A brief examination of the example data is below. Particular attention should be paid to variable classes.
data(Birthwt)
names(Birthwt)
## [1] "X" "bwt" "low" "group"
class(Birthwt$X)
## [1] "matrix"
class(Birthwt$group)
## [1] "factor"
head(Birthwt$X) %>% round(3)
## age1 age2 age3 lwt1 lwt2 lwt3 white black smoke ptl1
## [1,] -0.058 0.011 0.030 0.124 -0.021 -0.131 0 1 0 0
## [2,] 0.134 0.055 -0.097 0.060 -0.069 -0.033 0 0 0 0
## [3,] -0.045 -0.009 0.045 -0.059 0.037 0.005 1 0 1 0
## [4,] -0.031 -0.026 0.052 -0.052 0.024 0.019 1 0 1 0
## [5,] -0.072 0.035 0.005 -0.054 0.028 0.015 1 0 1 0
## [6,] -0.031 -0.026 0.052 -0.014 -0.033 0.050 0 0 0 0
## ptl2m ht ui ftv1 ftv2 ftv3m
## [1,] 0 0 1 0 0 0
## [2,] 0 0 0 0 0 1
## [3,] 0 0 0 1 0 0
## [4,] 0 0 1 0 1 0
## [5,] 0 0 1 0 0 0
## [6,] 0 0 0 0 0 0
Birthwt$group
## [1] age age age lwt lwt lwt race race smoke ptl ptl
## [12] ht ui ftv ftv ftv
## Levels: age lwt race smoke ptl ht ui ftv
Next we’ll fit a regression for birthweight as a response and the grouped variables as predictors.
X <- Birthwt$X
group <- Birthwt$group
y <- Birthwt$bwt
fit_lasso <- grpreg(X, y, group, penalty="grLasso")
fit_MCP <- grpreg(X, y, group, penalty="grMCP")
fit_SCAD <- grpreg(X, y, group, penalty="grSCAD")
par(mfrow = c(1,3))
plot(fit_lasso)
plot(fit_MCP)
plot(fit_SCAD)
par(mfrow = c(1,1))
Examining coefficients at a few choices of the tuning parameter is also informative.
fit_MCP$beta[,c(5,10,70)]
## 0.1423 0.0894 3e-04
## (Intercept) 2.9847260 3.028699341 3.04928708
## age1 0.0000000 0.000000000 -0.09001391
## age2 0.0000000 0.000000000 1.59194313
## age3 0.0000000 0.000000000 0.90987958
## lwt1 0.0000000 0.000000000 1.93659352
## lwt2 0.0000000 0.000000000 0.07143946
## lwt3 0.0000000 0.000000000 1.38307317
## white 0.0000000 0.155192524 0.29586905
## black 0.0000000 -0.030621984 -0.15814094
## smoke 0.0000000 -0.187487961 -0.28375954
## ptl1 0.0000000 -0.028264345 -0.29196459
## ptl2m 0.0000000 0.007203366 0.23117756
## ht 0.0000000 -0.178464664 -0.56812596
## ui -0.2709362 -0.476738463 -0.48195970
## ftv1 0.0000000 0.000000000 0.08821129
## ftv2 0.0000000 0.000000000 0.02498277
## ftv3m 0.0000000 0.000000000 -0.17039698
The grpreg
package has two approaches for choosing the tuning parameter: selection using an information criterion and cross validation.
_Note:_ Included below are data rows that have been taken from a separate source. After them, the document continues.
===== src/sv/cau_pkg.sv =====
// Package for the complex arithmetic unit: opcodes, the lane word carried
// down the divide/root cell chain, and the saturation helper. No dependencies.
`timescale 1ns / 1ps
`default_nettype none
package cau_pkg;

	localparam int FRAC_BITS_DEF = 8;
	// quotient/root digits resolved by the cell chain
	localparam int NCELL = 17;

	localparam logic [2:0] OP_ADDC = 3'd0;
	localparam logic [2:0] OP_ADDR = 3'd1;
	localparam logic [2:0] OP_MULC = 3'd2;
	localparam logic [2:0] OP_MULR = 3'd3;
	localparam logic [2:0] OP_DIVC = 3'd4;
	localparam logic [2:0] OP_DIVR = 3'd5;
	localparam logic [2:0] OP_MAG  = 3'd6;
	localparam logic [2:0] OP_EQ   = 3'd7;

	// one word in flight through the cells
	typedef struct packed {
		logic [2:0]         op;
		logic signed [33:0] sre;      // add/multiply result, real
		logic signed [33:0] sim;      // add/multiply result, imaginary
		logic               eq;
		logic               dz;
		logic               sa_re;    // sign of a_re
		logic               sa_im;    // sign of a_im
		logic               neg_re;   // quotient sign
		logic               neg_im;
		logic               dov_re;   // quotient beyond 17 bits
		logic               dov_im;
		logic [32:0]        y;        // twice the divisor norm
		logic [16:0]        xlo_re;   // low dividend bits, shifted in one per cell
		logic [16:0]        xlo_im;
		logic [33:0]        rem_re;
		logic [33:0]        rem_im;
		logic [16:0]        q_re;
		logic [16:0]        q_im;
		logic [33:0]        v;        // radicand, two bits per cell
		logic [18:0]        srem;
		logic [16:0]        sroot;
	} cau_lane_t;

	// clamp to 16-bit signed; bit 16 flags saturation
	function automatic logic [16:0] sat16(input logic signed [33:0] x);
		if (x > 34'sd32767) begin
			return {1'b1, 16'h7FFF};
		end else if (x < -34'sd32768) begin
			return {1'b1, 16'h8000};
		end
		return {1'b0, x[15:0]};
	endfunction

endpackage
`default_nettype wire


===== src/sv/cau_cell.sv =====
// One cell of the chain: a restoring divide step for each quotient and one
// square-root digit step. Depends on cau_pkg.
`timescale 1ns / 1ps
`default_nettype none
module cau_cell #(
	parameter int IDX = 0
) (
	input  wire                clk,
	input  wire                arst_n,
	input  wire                en,
	input  wire                in_valid,
	input  cau_pkg::cau_lane_t in_lane,
	output logic               out_valid,
	output cau_pkg::cau_lane_t out_lane
);
	import cau_pkg::*;

	localparam int XB = NCELL - 1 - IDX;
	localparam int VB = 2 * NCELL - 1 - 2 * IDX;

	cau_lane_t   nxt;
	logic [33:0] tre, tim;
	logic [20:0] ts, trial;

	// divide and root steps
	always_comb begin
		nxt = in_lane;
		tre = {in_lane.rem_re[32:0], in_lane.xlo_re[XB]};
		tim = {in_lane.rem_im[32:0], in_lane.xlo_im[XB]};
		if (tre >= {1'b0, in_lane.y}) begin
			nxt.rem_re = tre - {1'b0, in_lane.y};
			nxt.q_re   = {in_lane.q_re[15:0], 1'b1};
		end else begin
			nxt.rem_re = tre;
			nxt.q_re   = {in_lane.q_re[15:0], 1'b0};
		end
		if (tim >= {1'b0, in_lane.y}) begin
			nxt.rem_im = tim - {1'b0, in_lane.y};
			nxt.q_im   = {in_lane.q_im[15:0], 1'b1};
		end else begin
			nxt.rem_im = tim;
			nxt.q_im   = {in_lane.q_im[15:0], 1'b0};
		end
		ts    = {in_lane.srem, in_lane.v[VB -: 2]};
		trial = {2'b00, in_lane.sroot, 2'b01};
		if (ts >= trial) begin
			nxt.srem  = 19'(ts - trial);
			nxt.sroot = {in_lane.sroot[15:0], 1'b1};
		end else begin
			nxt.srem  = ts[18:0];
			nxt.sroot = {in_lane.sroot[15:0], 1'b0};
		end
	end

	always_ff @(posedge clk or negedge arst_n) begin
		if (!arst_n) begin
			out_valid <= 1'b0;
		end else if (en) begin
			out_valid <= in_valid;
		end
	end

	always_ff @(posedge clk) begin
		if (en) begin
			out_lane <= nxt;
		end
	end

endmodule
`default_nettype wire

===== config.mk =====
export PLATFORM = sky130hd
export DESIGN_NAME = cau_cell
export DESIGN_NICKNAME = d
export VERILOG_FILES = /design/src/sv/cau_pkg.sv /design/src/sv/cau_cell.sv
export SDC_FILE = /design/constraint.sdc
export NUM_CORES = 1
export LEC_CHECK = 0
export BUFFER_PORTS_ARGS = -buffer_cell sky130_fd_sc_hd__buf_2
export CAP_MARGIN = 20
export CORE_AREA = 5 5 247 249
export CTS_CLUSTER_DIAMETER = 100
export DETAILED_ROUTE_END_ITERATION = 6
export DIE_AREA = 0 0 252 254
export PLACE_DENSITY = 0.49
export SLEW_MARGIN = 20
export SYNTH_ARGS = -nofsm -noshare
export SYNTH_HDL_FRONTEND = slang
export SYNTH_SLANG_ARGS = --single-unit

===== constraint.sdc =====
create_clock -name clk -period 0.9 [get_ports clk]
set_clock_uncertainty 0.05 [all_clocks]
set_input_delay 0.09 -clock clk [delete_from_list [all_inputs] [get_ports clk]]
set_output_delay 0.09 -clock clk [all_outputs]
set_load 0.03 [all_outputs]
## config.mk

```make
export PLATFORM = sky130hd
export DESIGN_NAME = tcw_ctrl
export DESIGN_NICKNAME = d
export VERILOG_FILES = /design/src/tcw_pkg.sv /design/src/tcw_ctrl.sv
export SDC_FILE = /design/constraint.sdc
export NUM_CORES = 1
export LEC_CHECK = 0
export BUFFER_PORTS_ARGS = -buffer_cell sky130_fd_sc_hd__buf_4
export CAP_MARGIN = 10
export CELL_PAD_IN_SITES_DETAIL_PLACEMENT = 1
export CELL_PAD_IN_SITES_GLOBAL_PLACEMENT = 1
export CORE_AREA = 2 2 39 41
export DETAILED_ROUTE_END_ITERATION = 7
export DIE_AREA = 0 0 41 43
export PLACE_DENSITY = 0.58
export SLEW_MARGIN = 20
export SYNTH_ARGS = -nofsm -noshare
export SYNTH_HDL_FRONTEND = slang
export SYNTH_SLANG_ARGS = --single-unit
```

## constraint.sdc

```tcl
create_clock -name clk_i -period 1.65 [get_ports clk_i]
set_clock_uncertainty 0.2 [all_clocks]
set_input_delay 0.33 -clock clk_i [delete_from_list [all_inputs] [get_ports clk_i]]
set_output_delay 0.33 -clock clk_i [all_outputs]
set_load 0.1 [all_outputs]
```
$ cat src/idh_pkg.sv
// Shared types, constants and compare function for the indexed deadline heap.
`default_nettype none
package idh_pkg;
   localparam int DL_W      = 64;
   localparam int CPU_W     = 6;
   localparam int CPU_SPACE = 64;
   localparam int OUT_W     = 7;

   localparam logic [1:0] OP_SET    = 2'd0;
   localparam logic [1:0] OP_REMOVE = 2'd1;
   localparam logic [1:0] OP_CHECK  = 2'd2;

   localparam logic signed [OUT_W-1:0] NO_CPU = 7'h7F;

   typedef struct packed {
      logic [1:0]       op;
      logic [CPU_W-1:0] cpu;
      logic [DL_W-1:0]  deadline;
   } req_type;

   typedef struct packed {
      logic signed [OUT_W-1:0] top_cpu;
      logic [OUT_W-1:0]        entry_count;
      logic                    matched;
      logic                    ignored;
   } rsp_type;

   typedef struct packed {
      logic [DL_W-1:0]  deadline;
      logic [CPU_W-1:0] cpu;
   } entry_type;

   typedef enum logic [3:0] {
      ST_IDLE, ST_LOOKUP, ST_FETCH, ST_UP_RD, ST_UP_CMP,
      ST_DN_RD, ST_DN_CMP, ST_FINISH, ST_TOP_RD, ST_DONE
   } state_type;

   typedef enum logic [3:0] {
      ACT_NONE, ACT_CAPTURE, ACT_LOOKUP, ACT_FETCH, ACT_UP_RD, ACT_UP_CMP,
      ACT_DN_RD, ACT_DN_CMP, ACT_FINISH, ACT_TOP_RD, ACT_LOAD
   } act_type;

   typedef struct packed {
      act_type act;
   } cmd_type;

   typedef struct packed {
      logic fetch_up;
      logic fetch_down;
      logic down_after;
      logic up_at_root;
      logic up_moved;
      logic dn_leaf;
      logic dn_moved;
      logic rsp_free;
   } status_type;

   function automatic logic below(input logic [DL_W-1:0] a, input logic [DL_W-1:0] b,
                                  input logic mode);
      return mode ? (a > b) : (a < b);
   endfunction
endpackage
`default_nettype wire

$ cat src/idh_ctrl.sv
// Sequencer that steps the heap datapath through lookup, sift and response.
`default_nettype none
module idh_ctrl (
   input  wire logic               clock,
   input  wire logic               reset,
   input  wire logic               req_valid,
   output logic                    req_stall,
   input  idh_pkg::status_type     status,
   output idh_pkg::cmd_type        cmd
);
   idh_pkg::state_type state_ff, state_in;

   always_ff @(posedge clock) begin
      if (reset) begin
         state_ff <= idh_pkg::ST_IDLE;
      end else begin
         state_ff <= state_in;
      end
   end

   always_comb begin
      state_in = state_ff;
      unique case (state_ff)
         idh_pkg::ST_IDLE: begin
            if (req_valid) state_in = idh_pkg::ST_LOOKUP;
         end
         idh_pkg::ST_LOOKUP: state_in = idh_pkg::ST_FETCH;
         idh_pkg::ST_FETCH: begin
            if (status.fetch_up)        state_in = idh_pkg::ST_UP_RD;
            else if (status.fetch_down) state_in = idh_pkg::ST_DN_RD;
            else                        state_in = idh_pkg::ST_TOP_RD;
         end
         idh_pkg::ST_UP_RD: begin
            if (!status.up_at_root)     state_in = idh_pkg::ST_UP_CMP;
            else if (status.down_after) state_in = idh_pkg::ST_DN_RD;
            else                        state_in = idh_pkg::ST_FINISH;
         end
         idh_pkg::ST_UP_CMP: begin
            if (status.up_moved)        state_in = idh_pkg::ST_UP_RD;
            else if (status.down_after) state_in = idh_pkg::ST_DN_RD;
            else                        state_in = idh_pkg::ST_FINISH;
         end
         idh_pkg::ST_DN_RD: begin
            state_in = status.dn_leaf ? idh_pkg::ST_FINISH : idh_pkg::ST_DN_CMP;
         end
         idh_pkg::ST_DN_CMP: begin
            state_in = status.dn_moved ? idh_pkg::ST_DN_RD : idh_pkg::ST_FINISH;
         end
         idh_pkg::ST_FINISH: state_in = idh_pkg::ST_TOP_RD;
         idh_pkg::ST_TOP_RD: state_in = idh_pkg::ST_DONE;
         idh_pkg::ST_DONE: begin
            if (status.rsp_free) state_in = idh_pkg::ST_IDLE;
         end
         default: state_in = idh_pkg::ST_IDLE;
      endcase
   end

   always_comb begin
      req_stall = 1'b1;
      cmd.act   = idh_pkg::ACT_NONE;
      unique case (state_ff)
         idh_pkg::ST_IDLE: begin
            req_stall = 1'b0;
            if (req_valid) cmd.act = idh_pkg::ACT_CAPTURE;
         end
         idh_pkg::ST_LOOKUP: cmd.act = idh_pkg::ACT_LOOKUP;
         idh_pkg::ST_FETCH:  cmd.act = idh_pkg::ACT_FETCH;
         idh_pkg::ST_UP_RD:  cmd.act = idh_pkg::ACT_UP_RD;
         idh_pkg::ST_UP_CMP: cmd.act = idh_pkg::ACT_UP_CMP;
         idh_pkg::ST_DN_RD:  cmd.act = idh_pkg::ACT_DN_RD;
         idh_pkg::ST_DN_CMP: cmd.act = idh_pkg::ACT_DN_CMP;
         idh_pkg::ST_FINISH: cmd.act = idh_pkg::ACT_FINISH;
         idh_pkg::ST_TOP_RD: cmd.act = idh_pkg::ACT_TOP_RD;
         idh_pkg::ST_DONE: begin
            if (status.rsp_free) cmd.act = idh_pkg::ACT_LOAD;
         end
         default: cmd.act = idh_pkg::ACT_NONE;
      endcase
   end
endmodule
`default_nettype wire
The code below briefly compares these approaches using a Lasso penalty.
coef_BIC = grpreg::select(fit_lasso, "BIC")$beta
coef_AIC = grpreg::select(fit_lasso, "AIC")$beta
fit_cv = cv.grpreg(X, y, group, penalty = "grLasso", seed = 1)
coef_CV = fit_cv$fit$beta[,fit_cv$min]
cbind(coef_BIC, coef_AIC, coef_CV)
## coef_BIC coef_AIC coef_CV
## (Intercept) 3.02538346 3.03741741 3.03741741
## age1 0.12939932 0.10916651 0.10916651
## age2 0.51412019 1.06086870 1.06086870
## age3 0.30721680 0.63752807 0.63752807
## lwt1 0.62866631 1.24964955 1.24964955
## lwt2 -0.15130777 -0.11980997 -0.11980997
## lwt3 0.49392658 0.94294413 0.94294413
## white 0.16770938 0.23783089 0.23783089
## black -0.05346525 -0.09790261 -0.09790261
## smoke -0.17439310 -0.23338665 -0.23338665
## ptl1 -0.15787913 -0.23510414 -0.23510414
## ptl2m 0.04441185 0.12112364 0.12112364
## ht -0.26668574 -0.41917167 -0.41917167
## ui -0.36973323 -0.42380726 -0.42380726
## ftv1 0.00000000 0.02974538 0.02974538
## ftv2 0.00000000 0.01099763 0.01099763
## ftv3m 0.00000000 -0.03967641 -0.03967641
Next we’ll take a few minutes for some independent coding. Using the DTI dataset, create predictors based on averaging across profiles. Grouping these within tracts (or within modalities), use these as predictors of pasat or case.